## Your task:
Begin at the line containing "(ones[k-1] & HADDR[k-1]);" in the data below and go on through the line containing "step & cin[k/4];", repeating each line exactly; include both ends and no other line.

## Data to examine:
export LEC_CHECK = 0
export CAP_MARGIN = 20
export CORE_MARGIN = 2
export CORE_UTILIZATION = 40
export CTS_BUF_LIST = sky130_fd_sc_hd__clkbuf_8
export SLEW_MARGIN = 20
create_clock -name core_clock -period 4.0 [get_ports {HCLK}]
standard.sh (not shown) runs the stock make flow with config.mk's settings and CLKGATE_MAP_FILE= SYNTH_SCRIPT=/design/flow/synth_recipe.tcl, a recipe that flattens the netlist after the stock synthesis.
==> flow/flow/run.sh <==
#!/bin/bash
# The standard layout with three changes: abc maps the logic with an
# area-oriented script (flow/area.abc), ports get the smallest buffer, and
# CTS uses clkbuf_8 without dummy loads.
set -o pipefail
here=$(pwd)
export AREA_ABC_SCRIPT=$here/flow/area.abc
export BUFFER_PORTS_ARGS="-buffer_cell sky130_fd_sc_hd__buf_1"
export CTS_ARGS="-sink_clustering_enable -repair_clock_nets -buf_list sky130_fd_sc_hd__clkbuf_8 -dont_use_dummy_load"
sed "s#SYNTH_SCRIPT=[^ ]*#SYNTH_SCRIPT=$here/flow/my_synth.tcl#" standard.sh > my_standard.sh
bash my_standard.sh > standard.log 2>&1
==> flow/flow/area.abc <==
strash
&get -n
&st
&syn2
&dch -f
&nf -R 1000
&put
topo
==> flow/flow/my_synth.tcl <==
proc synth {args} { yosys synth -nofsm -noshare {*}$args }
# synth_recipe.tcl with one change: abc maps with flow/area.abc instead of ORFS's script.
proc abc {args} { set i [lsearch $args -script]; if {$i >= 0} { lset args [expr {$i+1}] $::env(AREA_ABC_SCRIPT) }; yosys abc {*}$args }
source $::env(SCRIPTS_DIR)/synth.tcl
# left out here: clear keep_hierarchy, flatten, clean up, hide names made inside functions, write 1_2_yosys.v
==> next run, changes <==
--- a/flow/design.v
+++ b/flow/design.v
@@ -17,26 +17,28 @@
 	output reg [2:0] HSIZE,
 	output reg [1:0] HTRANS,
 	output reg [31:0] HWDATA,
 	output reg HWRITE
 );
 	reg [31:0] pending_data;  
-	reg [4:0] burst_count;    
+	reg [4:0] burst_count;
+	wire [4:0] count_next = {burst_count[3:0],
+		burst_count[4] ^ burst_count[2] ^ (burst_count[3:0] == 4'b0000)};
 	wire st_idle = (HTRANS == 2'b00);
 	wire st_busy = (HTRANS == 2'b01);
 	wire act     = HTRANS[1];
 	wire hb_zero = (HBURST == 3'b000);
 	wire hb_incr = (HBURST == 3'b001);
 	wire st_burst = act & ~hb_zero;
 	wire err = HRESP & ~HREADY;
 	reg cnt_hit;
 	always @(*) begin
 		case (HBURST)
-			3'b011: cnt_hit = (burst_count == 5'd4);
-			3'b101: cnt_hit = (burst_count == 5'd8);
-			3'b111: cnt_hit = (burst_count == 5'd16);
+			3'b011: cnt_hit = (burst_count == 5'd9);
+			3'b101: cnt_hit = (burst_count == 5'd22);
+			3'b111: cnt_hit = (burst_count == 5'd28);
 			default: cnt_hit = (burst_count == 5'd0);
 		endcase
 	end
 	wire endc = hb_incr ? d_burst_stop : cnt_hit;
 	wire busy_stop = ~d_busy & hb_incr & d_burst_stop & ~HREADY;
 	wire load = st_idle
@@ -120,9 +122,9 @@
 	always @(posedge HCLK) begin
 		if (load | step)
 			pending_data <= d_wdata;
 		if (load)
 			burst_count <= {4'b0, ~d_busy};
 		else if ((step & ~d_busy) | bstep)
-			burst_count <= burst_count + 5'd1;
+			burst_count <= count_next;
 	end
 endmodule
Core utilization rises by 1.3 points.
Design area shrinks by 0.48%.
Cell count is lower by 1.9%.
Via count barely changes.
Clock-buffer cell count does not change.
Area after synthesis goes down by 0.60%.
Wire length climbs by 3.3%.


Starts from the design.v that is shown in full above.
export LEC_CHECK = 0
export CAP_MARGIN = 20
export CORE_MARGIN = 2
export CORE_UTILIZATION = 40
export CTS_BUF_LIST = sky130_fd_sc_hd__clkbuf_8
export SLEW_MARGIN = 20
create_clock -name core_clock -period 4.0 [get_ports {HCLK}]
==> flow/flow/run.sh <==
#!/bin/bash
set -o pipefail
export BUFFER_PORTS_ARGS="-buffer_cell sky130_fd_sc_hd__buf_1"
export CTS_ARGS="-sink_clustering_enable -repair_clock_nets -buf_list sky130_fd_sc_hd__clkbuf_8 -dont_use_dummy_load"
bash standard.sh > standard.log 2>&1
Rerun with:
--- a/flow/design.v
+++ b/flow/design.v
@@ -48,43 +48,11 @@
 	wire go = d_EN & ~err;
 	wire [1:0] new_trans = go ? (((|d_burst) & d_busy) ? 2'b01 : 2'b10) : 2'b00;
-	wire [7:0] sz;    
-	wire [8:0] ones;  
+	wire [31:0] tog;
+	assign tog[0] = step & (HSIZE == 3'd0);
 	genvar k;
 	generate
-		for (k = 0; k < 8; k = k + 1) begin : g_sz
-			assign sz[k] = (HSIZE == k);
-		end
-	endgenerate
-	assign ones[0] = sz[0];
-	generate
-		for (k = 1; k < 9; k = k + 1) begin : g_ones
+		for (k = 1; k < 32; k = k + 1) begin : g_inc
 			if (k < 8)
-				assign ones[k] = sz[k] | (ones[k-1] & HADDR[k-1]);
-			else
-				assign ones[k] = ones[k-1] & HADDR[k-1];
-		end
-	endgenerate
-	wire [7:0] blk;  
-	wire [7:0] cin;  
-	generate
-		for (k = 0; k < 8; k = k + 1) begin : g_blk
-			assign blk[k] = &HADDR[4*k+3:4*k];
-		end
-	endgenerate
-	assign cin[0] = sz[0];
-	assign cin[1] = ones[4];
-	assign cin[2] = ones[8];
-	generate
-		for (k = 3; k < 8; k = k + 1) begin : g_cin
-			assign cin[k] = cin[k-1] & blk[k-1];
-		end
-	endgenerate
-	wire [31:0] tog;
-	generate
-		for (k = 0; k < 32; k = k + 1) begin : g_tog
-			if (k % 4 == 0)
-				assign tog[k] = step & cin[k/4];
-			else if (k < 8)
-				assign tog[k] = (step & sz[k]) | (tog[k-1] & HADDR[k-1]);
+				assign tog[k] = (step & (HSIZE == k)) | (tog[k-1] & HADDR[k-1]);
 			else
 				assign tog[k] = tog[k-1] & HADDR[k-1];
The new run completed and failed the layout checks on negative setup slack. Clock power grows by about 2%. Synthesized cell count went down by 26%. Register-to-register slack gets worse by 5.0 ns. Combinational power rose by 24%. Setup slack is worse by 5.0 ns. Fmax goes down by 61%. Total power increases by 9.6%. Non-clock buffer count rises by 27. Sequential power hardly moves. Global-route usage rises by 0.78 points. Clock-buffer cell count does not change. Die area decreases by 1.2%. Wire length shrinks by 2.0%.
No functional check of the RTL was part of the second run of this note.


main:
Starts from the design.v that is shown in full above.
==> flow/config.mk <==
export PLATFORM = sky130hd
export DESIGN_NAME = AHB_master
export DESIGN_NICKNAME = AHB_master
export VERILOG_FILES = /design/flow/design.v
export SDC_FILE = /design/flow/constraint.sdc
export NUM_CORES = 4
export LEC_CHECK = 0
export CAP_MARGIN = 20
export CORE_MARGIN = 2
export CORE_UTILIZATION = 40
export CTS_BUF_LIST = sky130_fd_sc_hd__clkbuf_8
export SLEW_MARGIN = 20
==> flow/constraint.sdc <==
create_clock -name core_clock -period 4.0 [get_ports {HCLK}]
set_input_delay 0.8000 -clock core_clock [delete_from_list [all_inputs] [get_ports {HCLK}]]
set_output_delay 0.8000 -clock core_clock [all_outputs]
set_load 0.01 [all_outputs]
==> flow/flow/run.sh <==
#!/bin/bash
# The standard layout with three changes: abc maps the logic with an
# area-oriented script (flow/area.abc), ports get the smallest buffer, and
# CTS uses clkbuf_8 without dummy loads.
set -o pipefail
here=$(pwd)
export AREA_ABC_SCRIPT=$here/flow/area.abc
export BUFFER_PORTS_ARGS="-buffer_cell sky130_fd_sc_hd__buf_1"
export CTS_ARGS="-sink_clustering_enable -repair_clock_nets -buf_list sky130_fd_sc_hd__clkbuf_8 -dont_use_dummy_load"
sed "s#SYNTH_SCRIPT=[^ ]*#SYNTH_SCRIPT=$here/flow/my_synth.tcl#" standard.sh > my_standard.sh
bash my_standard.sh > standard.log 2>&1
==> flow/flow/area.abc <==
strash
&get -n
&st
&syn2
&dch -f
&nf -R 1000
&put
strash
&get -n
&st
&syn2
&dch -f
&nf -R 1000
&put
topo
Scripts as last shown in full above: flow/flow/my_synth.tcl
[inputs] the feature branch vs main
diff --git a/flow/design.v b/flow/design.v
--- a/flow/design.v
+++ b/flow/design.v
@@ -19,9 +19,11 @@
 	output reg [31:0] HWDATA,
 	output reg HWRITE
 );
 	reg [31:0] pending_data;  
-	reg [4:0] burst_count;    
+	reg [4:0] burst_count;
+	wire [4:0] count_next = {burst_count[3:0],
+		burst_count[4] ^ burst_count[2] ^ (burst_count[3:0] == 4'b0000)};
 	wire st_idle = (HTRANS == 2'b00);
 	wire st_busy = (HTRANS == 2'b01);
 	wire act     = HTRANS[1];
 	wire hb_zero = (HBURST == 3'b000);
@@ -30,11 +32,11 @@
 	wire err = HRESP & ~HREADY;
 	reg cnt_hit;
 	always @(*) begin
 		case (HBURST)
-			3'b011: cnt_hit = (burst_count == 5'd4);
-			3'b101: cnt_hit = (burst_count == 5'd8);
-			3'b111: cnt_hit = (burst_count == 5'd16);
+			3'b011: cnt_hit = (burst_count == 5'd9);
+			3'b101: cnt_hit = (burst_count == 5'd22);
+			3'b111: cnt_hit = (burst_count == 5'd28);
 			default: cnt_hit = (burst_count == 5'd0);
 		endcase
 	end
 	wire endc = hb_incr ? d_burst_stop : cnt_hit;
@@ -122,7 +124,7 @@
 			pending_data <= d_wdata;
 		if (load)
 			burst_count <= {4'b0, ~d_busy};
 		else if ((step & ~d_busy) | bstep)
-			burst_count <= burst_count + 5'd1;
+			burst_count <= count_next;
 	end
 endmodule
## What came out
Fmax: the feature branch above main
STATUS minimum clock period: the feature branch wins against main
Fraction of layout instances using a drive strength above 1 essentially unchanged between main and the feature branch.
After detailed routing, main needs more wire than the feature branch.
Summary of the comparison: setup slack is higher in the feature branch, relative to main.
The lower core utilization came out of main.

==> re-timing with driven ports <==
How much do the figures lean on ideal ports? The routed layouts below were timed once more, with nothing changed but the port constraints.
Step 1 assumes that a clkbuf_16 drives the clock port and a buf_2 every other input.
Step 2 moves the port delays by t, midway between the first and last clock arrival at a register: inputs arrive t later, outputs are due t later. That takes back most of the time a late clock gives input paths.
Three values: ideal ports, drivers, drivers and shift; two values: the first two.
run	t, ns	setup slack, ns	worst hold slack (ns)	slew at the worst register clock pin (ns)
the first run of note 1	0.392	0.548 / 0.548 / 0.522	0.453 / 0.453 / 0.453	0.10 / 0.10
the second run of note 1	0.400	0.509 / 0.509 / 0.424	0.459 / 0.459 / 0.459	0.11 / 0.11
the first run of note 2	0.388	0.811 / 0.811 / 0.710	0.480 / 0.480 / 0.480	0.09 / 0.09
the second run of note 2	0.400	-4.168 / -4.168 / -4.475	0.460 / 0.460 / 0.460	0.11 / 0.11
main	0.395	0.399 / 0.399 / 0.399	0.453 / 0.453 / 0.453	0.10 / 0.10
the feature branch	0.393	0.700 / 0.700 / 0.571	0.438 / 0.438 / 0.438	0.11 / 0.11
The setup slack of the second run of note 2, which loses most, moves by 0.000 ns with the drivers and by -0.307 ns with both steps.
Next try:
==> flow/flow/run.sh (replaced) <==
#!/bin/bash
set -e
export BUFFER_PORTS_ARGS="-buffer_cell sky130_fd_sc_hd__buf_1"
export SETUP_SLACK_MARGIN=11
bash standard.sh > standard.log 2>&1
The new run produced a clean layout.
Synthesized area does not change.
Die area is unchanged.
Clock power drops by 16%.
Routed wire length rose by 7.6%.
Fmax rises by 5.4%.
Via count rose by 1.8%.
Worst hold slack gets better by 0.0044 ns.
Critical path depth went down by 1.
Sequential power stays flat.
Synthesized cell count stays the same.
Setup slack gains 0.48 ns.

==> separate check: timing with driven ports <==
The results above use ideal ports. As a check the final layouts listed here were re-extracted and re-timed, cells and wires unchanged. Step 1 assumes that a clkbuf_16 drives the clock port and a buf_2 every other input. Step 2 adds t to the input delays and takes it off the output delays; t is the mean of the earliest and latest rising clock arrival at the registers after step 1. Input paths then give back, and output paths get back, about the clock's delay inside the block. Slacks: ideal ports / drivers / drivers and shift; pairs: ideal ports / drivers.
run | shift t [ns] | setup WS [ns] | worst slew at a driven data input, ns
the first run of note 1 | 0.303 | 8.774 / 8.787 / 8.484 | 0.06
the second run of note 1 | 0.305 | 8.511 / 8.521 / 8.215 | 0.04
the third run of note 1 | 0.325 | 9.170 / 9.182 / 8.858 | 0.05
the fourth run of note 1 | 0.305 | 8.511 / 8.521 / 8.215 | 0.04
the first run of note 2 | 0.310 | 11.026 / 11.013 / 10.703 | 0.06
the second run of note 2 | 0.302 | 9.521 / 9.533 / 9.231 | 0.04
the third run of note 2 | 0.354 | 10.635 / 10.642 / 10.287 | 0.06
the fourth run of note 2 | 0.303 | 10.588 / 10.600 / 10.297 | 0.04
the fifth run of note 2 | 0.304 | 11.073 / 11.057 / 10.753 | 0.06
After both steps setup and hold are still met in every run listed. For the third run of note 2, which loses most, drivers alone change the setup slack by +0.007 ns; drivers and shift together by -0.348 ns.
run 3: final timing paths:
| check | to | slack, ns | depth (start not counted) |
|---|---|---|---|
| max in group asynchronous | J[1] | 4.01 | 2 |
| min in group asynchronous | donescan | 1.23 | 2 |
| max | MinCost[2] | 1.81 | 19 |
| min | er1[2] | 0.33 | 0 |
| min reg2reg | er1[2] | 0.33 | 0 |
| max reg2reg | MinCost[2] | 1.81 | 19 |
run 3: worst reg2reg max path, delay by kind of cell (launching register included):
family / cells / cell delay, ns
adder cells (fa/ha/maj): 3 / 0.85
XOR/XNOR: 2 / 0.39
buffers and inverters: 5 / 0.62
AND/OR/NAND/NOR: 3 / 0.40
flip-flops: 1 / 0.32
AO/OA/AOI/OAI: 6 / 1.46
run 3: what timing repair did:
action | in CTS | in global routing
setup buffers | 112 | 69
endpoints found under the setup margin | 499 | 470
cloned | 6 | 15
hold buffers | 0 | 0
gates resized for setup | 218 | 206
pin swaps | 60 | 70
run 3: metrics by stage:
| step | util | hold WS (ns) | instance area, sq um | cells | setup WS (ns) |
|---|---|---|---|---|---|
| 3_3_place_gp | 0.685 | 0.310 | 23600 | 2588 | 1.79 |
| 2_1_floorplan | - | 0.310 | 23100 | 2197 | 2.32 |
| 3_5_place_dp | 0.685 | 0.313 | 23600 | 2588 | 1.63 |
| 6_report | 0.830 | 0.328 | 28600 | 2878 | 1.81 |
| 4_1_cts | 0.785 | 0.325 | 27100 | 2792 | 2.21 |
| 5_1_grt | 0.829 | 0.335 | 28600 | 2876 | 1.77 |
Context: an optimization exercise on an open-source flow, tuned for small area, a short achievable clock period and few clock cycles. The choices shown serve that exercise and are no tape-out recipe.
The RTL was checked by simulation tests, not by an equivalence proof against the original design.
Power figures rest on the tool's default switching activity, not on a simulated workload.

==> flow/design.v <==
module JAM (
input CLK,
input RST,
output reg [2:0] W,
output reg [2:0] J,
input [6:0] Cost,
output reg [3:0] MatchCount,
output reg [9:0] MinCost,
output reg Valid );
localparam
	FIND_POINT = 0,
	FIND_MIN   = 1,
	SWAP_VAL   = 2,
	ROTATE	   = 3;
localparam
	READ_FIRST_DATA = 0,
	READ_OTHER_DATA = 1,
	SUM_END   		= 2,
	KEEP_VALUE	    = 3;
reg [1:0]cur_state;
reg [1:0]next_state;
integer i;
reg [2:0]array[0:7];
reg [2:0]n_point;
reg [2:0]point;
reg [3:0]min;
reg [2:0]min_addr;
reg [9:0]sum;
reg [3:0]cnt_read;
reg last;
wire end_flag;
assign end_flag = (array[0]==7 && array[1]==6 && array[2]==5 && array[3]==4 && array[4]==3 && array[5]==2 && array[6]==1 && array[7]==0);
always@(posedge CLK) begin
	if(RST)	cur_state <= 2'd0;
	else 	cur_state <= next_state;
end
always@(*) begin
	case(cur_state)
		0:
		begin
			if(end_flag && last)	
				next_state = 0;
			else 						
				next_state = 1;
		end
		1:
		begin
			if(n_point == 7 && cnt_read==8) next_state = 2;
			else 		   				    next_state = 1;
		end
		2 : next_state = 3;
		3 : next_state = 0;
	endcase
end
always@(posedge CLK) begin
	if(RST) begin
		for(i=0; i<=3'd7; i=i+1) array[i] <= i;
		n_point <= 3'd0;
		point <= 3'd0;
		min <= 4'd8;
		min_addr <= 3'd0;
		Valid <= 0;
		last <= 0;
 	end
	else begin
		case(cur_state)
			FIND_POINT:
			begin
				if(end_flag && last)
					Valid <= 1;
				else 
					Valid <= 0;
				if(end_flag)
					last <= 1;
				if(array[7]>array[6]) begin
					point <= 6;
					n_point <= 7;
				end
				else if(array[6]>array[5])begin
					point <= 5;
					n_point <= 6;
				end
				else if(array[5]>array[4])begin
					point <= 4;
					n_point <= 5;
				end
				else if(array[4]>array[3])begin
					point <= 3;
					n_point <= 4;
				end
				else if(array[3]>array[2])begin
					point <= 2;
					n_point <= 3;
				end
				else if(array[2]>array[1])begin
					point <= 1;
					n_point <= 2;
				end
				else if(array[1]>array[0]) begin
					point <= 0;
					n_point <= 1;
				end
				else begin
					point <= 0;
					n_point <= 0;
				end
			end
			FIND_MIN:
			begin
				if(n_point==7)
					n_point <= 7;
				else 
					n_point <= n_point + 1'b1;
				if(array[n_point] > array[point]) begin
					if(min > array[n_point]) begin
						min <= array[n_point];
						min_addr <= n_point;
					end
				end
			end
			SWAP_VAL:
			begin
				n_point <= 0;
				min <= 8;
				if(!last) begin
					array[min_addr] <= array[point];
					array[point] <= array[min_addr];
				end
			end
			ROTATE: 
			begin
				if(!last) case(point)
					0:	
					begin
						array[1] <= array[7];
						array[2] <= array[6];
						array[3] <= array[5];
						array[7] <= array[1];
						array[6] <= array[2];
						array[5] <= array[3];
					end
					1:
					begin
						array[2] <= array[7];
						array[3] <= array[6];
						array[4] <= array[5];
						array[7] <= array[2];
						array[6] <= array[3];
						array[5] <= array[4];
					end
					2:
					begin
						array[3] <= array[7];
						array[4] <= array[6];
						array[7] <= array[3];
						array[6] <= array[4];
					end
					3:
					begin
						array[4] <= array[7];
						array[5] <= array[6];
						array[7] <= array[4];
						array[6] <= array[5];
					end
					4:
					begin
						array[5] <= array[7];
						array[7] <= array[5];
					end
					5:
					begin
						array[6] <= array[7];
						array[7] <= array[6];
					end
				endcase
			end
		endcase
	end
end
always@(posedge CLK) begin
	if(RST) begin
		cnt_read <= 4'd1;
		sum <= 10'd0;
		MatchCount <= 4'd1;
		MinCost <= 10'd1023;
		W <= 3'd0;
		J <= 3'd0;
	end
	else begin
		case(cur_state)
			READ_FIRST_DATA:	
			begin	
				if(cnt_read==1) begin	
					W <= cnt_read;
					J <= array[cnt_read];
					cnt_read <= cnt_read + 1'b1;
				end
				else begin
					W <= 2;
					J <= array[2];
					cnt_read <= 3;
					sum <= Cost;
				end
			end
			READ_OTHER_DATA:	
			begin
				cnt_read <= cnt_read + 1'b1;
				if(cnt_read==2) begin	
					W <= 2;
					J <= array[2];
					sum <= Cost;
				end
				else begin
					sum <= sum + Cost;
					if(cnt_read<8) begin
						W <= cnt_read;
						J <= array[cnt_read];
					end
				end
			end
			SUM_END:
			begin
				W <= 0;
				if(point==0 && !last)
					J <= array[min_addr];
				else
					J <= array[0];
				cnt_read <= 1;
				sum <= sum + Cost;
			end
			KEEP_VALUE:
			begin
				W <= 1;
				if(point==0 && !last)
					J <= array[7];
				else
					J <= array[1];
				cnt_read <= 2;
				sum <= 0;
				if(sum < MinCost) begin
					MinCost <= sum;
					MatchCount <= 1;
				end
				else if(sum == MinCost) begin
					MatchCount <= MatchCount + 1'b1;
				end
			end
		endcase
	end
end
endmodule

## Result:
-				assign ones[k] = sz[k] | (ones[k-1] & HADDR[k-1]);
-			else
-				assign ones[k] = ones[k-1] & HADDR[k-1];
-		end
-	endgenerate
-	wire [7:0] blk;  
-	wire [7:0] cin;  
-	generate
-		for (k = 0; k < 8; k = k + 1) begin : g_blk
-			assign blk[k] = &HADDR[4*k+3:4*k];
-		end
-	endgenerate
-	assign cin[0] = sz[0];
-	assign cin[1] = ones[4];
-	assign cin[2] = ones[8];
-	generate
-		for (k = 3; k < 8; k = k + 1) begin : g_cin
-			assign cin[k] = cin[k-1] & blk[k-1];
-		end
-	endgenerate
-	wire [31:0] tog;
-	generate
-		for (k = 0; k < 32; k = k + 1) begin : g_tog
-			if (k % 4 == 0)
-				assign tog[k] = step & cin[k/4];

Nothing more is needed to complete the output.